First up, a fascinating look at the long-distance migration strategies of birds and moths—specifically of songbirds (generally, the small twitterers) and noctuid, or owlet, moths (generally, the heavy-bodied moths that fly into lights at night).
The moths, as might be expected, attain self-propelled flight speeds only a third as fast as the flight speeds of songbirds. Yet the radar data used for this study show that during high-altitude migration, the moths fly as fast as the songbirds. So how do they do it?
Moths achieved fast travel speeds in seasonally appropriate migration directions by exploiting favourably directed winds and selecting flight altitudes that coincided with the fastest air streams. By contrast, [songbirds] were less selective of wind conditions, relying on self-powered flight in their seasonally preferred direction, often with little or no tailwind assistance.
For a long time now we've known that most birds that practice monogamy also cheat on their partners—what biologists call social monogamy (versus sexual monogamy). The basic hypothesis has been that cheating offers genetic benefits to the female by, for instance, mixing up her DNA with a male with different traits and potential talents.
The study used 18 years of data from wild song sparrows to examine the survival rates of the chicks born out of bird-wedlock compared to the chicks born within bird-wedlock.

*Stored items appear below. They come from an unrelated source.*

File: src/hdl/flag_skip_pkg.sv
// constants, codes and carrier types for the timer flag skip unit
package flag_skip_pkg;

  // ----------------------------------------------------------------
  // instruction word
  // ----------------------------------------------------------------
  localparam int          INSTR_W        = 10;        // word width
  localparam logic [9:0]  OP_SKIP_T3     = 10'h282;   // timer 3 skip
  localparam logic [9:0]  OP_SKIP_T2     = 10'h2A0;   // timer 2 skip
  localparam logic [9:0]  OP_SYS_RESET   = 10'h001;   // system reset
  localparam logic [9:0]  OP_VDET_ARM    = 10'h293;   // detector arm

  // ----------------------------------------------------------------
  // register map, byte addresses
  // ----------------------------------------------------------------
  localparam int          ADDR_W         = 4;         // decoded bits
  localparam logic [3:0]  FIRST_CTRL_OFS = 4'h0;      // first control
  localparam logic [3:0]  SECOND_CTRL_OFS = 4'h4;     // second control
  localparam logic [3:0]  STATUS_OFS     = 4'h8;      // read-only state

  // ----------------------------------------------------------------
  // field layout and reset values
  // ----------------------------------------------------------------
  localparam int          CTRL_W         = 4;         // control width
  localparam int          T2_GATE_POS    = 3;         // in first control
  localparam int          T3_GATE_POS    = 0;         // in second control
  localparam logic [3:0]  CTRL_RST       = 4'h0;      // control reset
  localparam int          ST_T2_POS      = 0;         // status bits
  localparam int          ST_T3_POS      = 1;
  localparam int          ST_VDET_POS    = 2;
  localparam int          ST_SKIP_POS    = 3;

  // ----------------------------------------------------------------
  // bus responses
  // ----------------------------------------------------------------
  localparam logic [1:0]  RESP_OKAY      = 2'h0;      // accepted
  localparam logic [1:0]  RESP_SLVERR    = 2'h2;      // unmapped
  localparam logic [31:0] DATA_ZERO      = 32'h00000000;

  // ----------------------------------------------------------------
  // carrier types
  // ----------------------------------------------------------------
  // one-hot decode of the supported instructions
  typedef struct packed {
    logic skip_t3;                                    // timer 3 skip
    logic skip_t2;                                    // timer 2 skip
    logic sys_reset;                                  // system reset
    logic vdet_arm;                                   // detector arm
  } decode_t;

  // core-visible flag state
  typedef struct packed {
    logic t2_flag;                                    // timer 2 request
    logic t3_flag;                                    // timer 3 request
    logic vdet_armed;                                 // detector armed
    logic skip;                                       // skip next word
  } flags_t;

  localparam flags_t FLAGS_RST = '{default: 1'b0};    // after reset

endpackage : flag_skip_pkg
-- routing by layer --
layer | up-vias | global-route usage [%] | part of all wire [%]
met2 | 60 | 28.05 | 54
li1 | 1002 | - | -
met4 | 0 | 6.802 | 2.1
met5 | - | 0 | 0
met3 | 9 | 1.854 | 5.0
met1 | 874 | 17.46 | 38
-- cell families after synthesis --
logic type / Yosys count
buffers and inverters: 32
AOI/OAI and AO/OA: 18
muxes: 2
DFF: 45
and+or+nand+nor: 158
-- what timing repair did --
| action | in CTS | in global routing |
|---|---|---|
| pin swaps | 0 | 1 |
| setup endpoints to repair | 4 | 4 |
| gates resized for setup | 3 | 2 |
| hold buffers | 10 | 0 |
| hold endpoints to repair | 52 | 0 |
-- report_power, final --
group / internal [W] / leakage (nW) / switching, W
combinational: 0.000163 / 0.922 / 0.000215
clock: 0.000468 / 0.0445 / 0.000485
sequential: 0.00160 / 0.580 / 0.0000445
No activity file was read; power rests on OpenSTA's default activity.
## config.mk

```make
export PLATFORM = sky130hd
export DESIGN_NAME = ucd_decoder
export DESIGN_NICKNAME = d
export VERILOG_FILES = /design/src/rtl/ucd_fifo.v /design/src/rtl/ucd_decoder.v
export VERILOG_INCLUDE_DIRS = /design/src /design/src/rtl
export SDC_FILE = /design/constraint.sdc
export NUM_CORES = 1
export LEC_CHECK = 0
export ABC_AREA = 1
export BUFFER_PORTS_ARGS = -buffer_cell sky130_fd_sc_hd__buf_4
export CORE_ASPECT_RATIO = 0.8
export CORE_MARGIN = 5
export CORE_UTILIZATION = 40
export DETAILED_ROUTE_END_ITERATION = 12
export PLACE_DENSITY = 0.53
export SLEW_MARGIN = 10
export SYNTH_ARGS = -nofsm -noshare
export SYNTH_HDL_FRONTEND = slang
export SYNTH_HIERARCHICAL = 1
export SYNTH_SLANG_ARGS = --single-unit
```

## constraint.sdc

```tcl
create_clock -name clock_i -period 4.6 [get_ports clock_i]
set_input_delay 0.46 -clock clock_i [delete_from_list [all_inputs] [get_ports clock_i]]
set_output_delay 0.46 -clock clock_i [all_outputs]
set_load 0.005 [all_outputs]
```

Lo and behold, not what anyone expected.
On average, there was no difference between chicks born in and out of wedlock (measured for hatching, fledging, recruitment, and total lifespan). However, chicks born out of wedlock consistently tended to be less likely to survive. Here's where it gets interesting: the difference was sex specific:
The findings tend to raise more questions than they answer, paradoxically a mark of scientific progress.
Finally, in another paper, researchers attempted to discern the level of empathy domestic hens feel for their chicks. The premise here being that empathy—the extent to which an animal is affected by the pain or distress of one of its own kind—likely evolved first among parents for their young and later spread to others, at least in some species.
So how do you test for empathy in chickens? The authors of this study conducted a series of experiments that involved exposing hens and their chicks to puffs of air and then measuring the hens' behavioral and physiological responses.
The findings: Hens showed increased alertness, decreased preening behavior, and a reduction in eye temperature when their chicks were getting air blown at them. No such changes occurred during any control period. Hens also responded with increased heart rates and more vocalizations when their chicks were getting puffed, even though the chicks produced few distress vocalizations. Conclusion:
The pronounced and specific reaction observed indicates that adult female birds possess at least one of the essential underpinning attributes of empathy.